Nous avons vu sur le Giro quelques changements de roues ou de vélo qui se sont mal passés. A l’instar de la Formule 1 et leurs changements de roue qui sont primordiaux, pensez-vous que les mécaniciens doivent s’exercer à ces changements ou les pousser véritablement une fois que les coureurs sont remis en selle ?
– Nous touchons tellement tous les vélos, donc cela naturel à force de relancer un coureur suite à une crevaison. Avec les disques, il nous faut nous entrainer plus car le changement de roue est plus délicat. Mais ça va se faire.
Les coureurs communiquent de plus en plus à l’aide des réseaux sociaux. Et ils utilisent aussi des moyens comme WhatsApp pour communiquer avec leurs mécanos alors qu’avant il existait un contact systématiquement direct, par la force des choses. Comment abordez-vous cela ?
– Il y a effectivement un côté pratique avec WhatsApp. Car le soir le coureur a pu oublier de nous préciser un point, par fatigue ou autre, en « direct ». Donc là, sans se déplacer il peut nous informer.
En début de Tour au contraire, j’ai demandé à certains coureurs de venir nous voir discuter.
Les 2 sont bons à prendre.
Anthony Turgis | © Total Direct Energie
Sur les Grands Tours, le fait que les effectifs passent de 9 à 8 coureurs, est-ce que cela a changé une phase de votre métier ?
– Cela ne change pas grand-chose. Un coureur en moins, ça se sent peu.
Nous voyons l’ère du « tout disques », peut-être plus tard celle du mono plateau. Quelle évolution voyez-vous s’installer chez les pros ?
– Le tout disques, nous y sommes presque. En 2020 cela va encore s’accentuer. Au niveau des jantes nous avons moins de soucis de chauffe. Même en cas de casse de rayon, le coureur peut continuer à rouler.
Regardez-vous ce qui se fait chez les concurrents ?
– Oui, nous allons voir les autres équipes pendant que, eux viennent nous voir. Cela reste toujours intéressant et cela va dans le bon sens pour tout le monde.
Comment voyez-vous votre métier et vous dans 10 ans ?

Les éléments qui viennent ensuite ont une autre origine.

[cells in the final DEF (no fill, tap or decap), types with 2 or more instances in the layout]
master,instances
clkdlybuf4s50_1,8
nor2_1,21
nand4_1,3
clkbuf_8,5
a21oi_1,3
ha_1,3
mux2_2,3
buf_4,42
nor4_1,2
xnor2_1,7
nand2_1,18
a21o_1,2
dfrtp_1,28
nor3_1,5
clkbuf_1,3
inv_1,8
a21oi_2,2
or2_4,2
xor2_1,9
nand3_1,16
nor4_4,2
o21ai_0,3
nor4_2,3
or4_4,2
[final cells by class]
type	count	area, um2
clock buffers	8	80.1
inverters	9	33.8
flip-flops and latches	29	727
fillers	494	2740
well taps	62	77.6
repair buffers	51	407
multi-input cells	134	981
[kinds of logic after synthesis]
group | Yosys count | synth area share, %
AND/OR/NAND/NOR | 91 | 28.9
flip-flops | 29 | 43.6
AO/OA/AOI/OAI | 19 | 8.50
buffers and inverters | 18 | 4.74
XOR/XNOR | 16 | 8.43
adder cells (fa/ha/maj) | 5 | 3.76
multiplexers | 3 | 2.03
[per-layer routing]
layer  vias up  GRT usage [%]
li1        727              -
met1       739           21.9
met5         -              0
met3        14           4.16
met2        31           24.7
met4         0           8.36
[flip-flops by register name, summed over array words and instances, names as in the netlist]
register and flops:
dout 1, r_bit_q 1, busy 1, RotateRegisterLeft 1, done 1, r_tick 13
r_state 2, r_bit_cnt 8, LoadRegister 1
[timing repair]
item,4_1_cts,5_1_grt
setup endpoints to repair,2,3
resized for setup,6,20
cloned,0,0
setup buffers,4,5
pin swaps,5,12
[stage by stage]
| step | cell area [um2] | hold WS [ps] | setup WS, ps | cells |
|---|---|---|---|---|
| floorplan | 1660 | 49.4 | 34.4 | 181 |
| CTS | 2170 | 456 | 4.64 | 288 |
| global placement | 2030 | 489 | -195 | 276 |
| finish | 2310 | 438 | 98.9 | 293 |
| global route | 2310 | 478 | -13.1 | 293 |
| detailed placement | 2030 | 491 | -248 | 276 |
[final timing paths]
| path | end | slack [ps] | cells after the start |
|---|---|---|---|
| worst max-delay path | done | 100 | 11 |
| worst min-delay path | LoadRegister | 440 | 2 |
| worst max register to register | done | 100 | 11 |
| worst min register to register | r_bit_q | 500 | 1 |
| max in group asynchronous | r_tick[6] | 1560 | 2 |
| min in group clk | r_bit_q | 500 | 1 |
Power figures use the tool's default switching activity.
--- config.mk ---
export PLATFORM = sky130hd
export DESIGN_NAME = pipeline_stall_ctrl
export DESIGN_NICKNAME = d
export VERILOG_FILES = /design/src/rtl/pipeline_stall_ctrl.sv
export SDC_FILE = /design/constraint.sdc
export NUM_CORES = 1
export LEC_CHECK = 0
export ABC_AREA = 1
export CORE_AREA = 3 3 92 94
export DETAILED_ROUTE_END_ITERATION = 10
export DIE_AREA = 0 0 95 97
export PLACE_DENSITY = 0.78
export SLEW_MARGIN = 20
export SYNTH_ARGS = -nofsm -noshare
export SYNTH_HDL_FRONTEND = slang
export SYNTH_SLANG_ARGS = --single-unit
export TNS_END_PERCENT = 30
--- constraint.sdc ---
create_clock -name clk -period 1.83 [get_ports clk]
set_clock_uncertainty 0.05 [all_clocks]
set_input_delay 0.366 -clock clk [delete_from_list [all_inputs] [get_ports clk]]
set_output_delay 0.366 -clock clk [all_outputs]
set_load 0.05 [all_outputs]
--- src/rtl/pipeline_stall_ctrl.sv ---
// Stall/flush sequencer for the 5-stage RV32 pipeline: merges hazard and cache-miss
// stalls into stage enables, flushes, bubbles and PC redirect, holding a deferred redirect.
module pipeline_stall_ctrl #(
    parameter int XLEN  = 32,
    parameter int CNT_W = 16
) (
    input  logic              clk,
    input  logic              rst,
    input  logic              hazard_stall,
    input  logic              hazard_flush,
    input  logic              hazard_mux,
    input  logic              branch_flag,
    input  logic [XLEN-1:0]   branch_target,
    input  logic              icache_stall,
    input  logic              dcache_stall,
    output logic              pc_en,
    output logic              if_id_en,
    output logic              ex_en,
    output logic              if_id_flush,
    output logic              id_ex_bubble,
    output logic              pc_sel,
    output logic [XLEN-1:0]   pc_redirect,
    output logic              redirect_pending,
    output logic [CNT_W-1:0]  stall_cnt,
    output logic [CNT_W-1:0]  flush_cnt
);

    typedef enum logic [0:0] {
        ST_RUN    = 1'b0,
        ST_WAIT_I = 1'b1
    } state_t;

    state_t             state_r;
    state_t             state_nxt_s;
    logic [XLEN-1:0]    pend_target_r;
    logic [XLEN-1:0]    pend_target_nxt_s;
    logic [CNT_W-1:0]   stall_cnt_r;
    logic [CNT_W-1:0]   flush_cnt_r;

    logic               pc_en_s;
    logic               if_id_en_s;
    logic               ex_en_s;
    logic               if_id_flush_s;
    logic               id_ex_bubble_s;
    logic               pc_sel_s;
    logic [XLEN-1:0]    pc_redirect_s;

    function automatic logic [CNT_W-1:0] sat_inc(input logic [CNT_W-1:0] v);
        if (&v) begin
            return v;
        end else begin
            return v + {{(CNT_W-1){1'b0}}, 1'b1};
        end
    endfunction

    // Next-state and combinational stage control, highest priority first.
    always_comb begin
        pc_en_s           = 1'b0;
        if_id_en_s        = 1'b0;
        ex_en_s           = 1'b0;
        if_id_flush_s     = 1'b0;
        id_ex_bubble_s    = 1'b0;
        pc_sel_s          = 1'b0;
        state_nxt_s       = state_r;
        pend_target_nxt_s = pend_target_r;
        pc_redirect_s     = (state_r == ST_WAIT_I) ? pend_target_r : branch_target;

        if (rst) begin
            pc_redirect_s = {XLEN{1'b0}};
        end else if (dcache_stall) begin
            // Whole pipe frozen; branch/hazard inputs are re-evaluated once MEM completes.
            state_nxt_s = state_r;
        end else begin
            case (state_r)
                ST_RUN: begin
                    if (hazard_stall) begin
                        ex_en_s        = 1'b1;
                        id_ex_bubble_s = hazard_mux;
                    end else if (icache_stall) begin
                        if_id_en_s    = 1'b1;
                        if_id_flush_s = 1'b1;
                        ex_en_s       = 1'b1;
                        if (branch_flag) begin
                            // Redirect must wait until the in-flight wrong-path fetch returns.
                            pend_target_nxt_s = branch_target;
                            state_nxt_s       = ST_WAIT_I;
                        end else begin
                            state_nxt_s = ST_RUN;
                        end
                    end else if (branch_flag) begin
                        pc_en_s       = 1'b1;
                        if_id_en_s    = 1'b1;
                        ex_en_s       = 1'b1;
                        if_id_flush_s = 1'b1;
                        pc_sel_s      = 1'b1;
                    end else begin
                        pc_en_s       = 1'b1;
                        if_id_en_s    = 1'b1;
                        ex_en_s       = 1'b1;
                        if_id_flush_s = hazard_flush;
                    end
                end
                ST_WAIT_I: begin
                    if_id_en_s    = 1'b1;
                    if_id_flush_s = 1'b1;
                    ex_en_s       = 1'b1;
                    if (icache_stall) begin
                        state_nxt_s = ST_WAIT_I;
                    end else begin
                        pc_en_s     = 1'b1;
                        pc_sel_s    = 1'b1;
                        state_nxt_s = ST_RUN;
                    end
                end
                default: begin
                    state_nxt_s = ST_RUN;
                end
            endcase
        end
    end

    // State and deferred redirect target register.
    always_ff @(posedge clk) begin
        if (rst) begin
            state_r       <= ST_RUN;
            pend_target_r <= {XLEN{1'b0}};
        end else begin
            state_r       <= state_nxt_s;
            pend_target_r <= pend_target_nxt_s;
        end
    end

    // Saturating performance counters.
    always_ff @(posedge clk) begin
        if (rst) begin
            stall_cnt_r <= {CNT_W{1'b0}};
            flush_cnt_r <= {CNT_W{1'b0}};
        end else begin
            if (!pc_en_s) begin
                stall_cnt_r <= sat_inc(stall_cnt_r);
            end else begin
                stall_cnt_r <= stall_cnt_r;
            end
            if (if_id_flush_s && if_id_en_s) begin
                flush_cnt_r <= sat_inc(flush_cnt_r);
            end else begin
                flush_cnt_r <= flush_cnt_r;
            end
        end
    end

    assign pc_en            = pc_en_s;
    assign if_id_en         = if_id_en_s;
    assign ex_en            = ex_en_s;
    assign if_id_flush      = if_id_flush_s;
    assign id_ex_bubble     = id_ex_bubble_s;
    assign pc_sel           = pc_sel_s;
    assign pc_redirect      = pc_redirect_s;
    assign redirect_pending = !rst && (state_r == ST_WAIT_I);
    assign stall_cnt        = stall_cnt_r;
    assign flush_cnt        = flush_cnt_r;

endmodule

– Je ne sais pas vraiment. Tout évolue tellement vite que j’ai du mal à me projeter. Un peu comme pour le monde des Formules 1, les mécaniciens ne peuvent pas annoncer quel sera le métier en s’imaginant 10 ans de plus.
Du côté des points WT Matériel 101 et au risque d’être redondant, aucun changement : en tête nous retrouvons toujours Specialized/Shimano/Roval dont les représentants continuent de marquer des points depuis une semaine avec Julian Alaphilippe et Elia Viviani.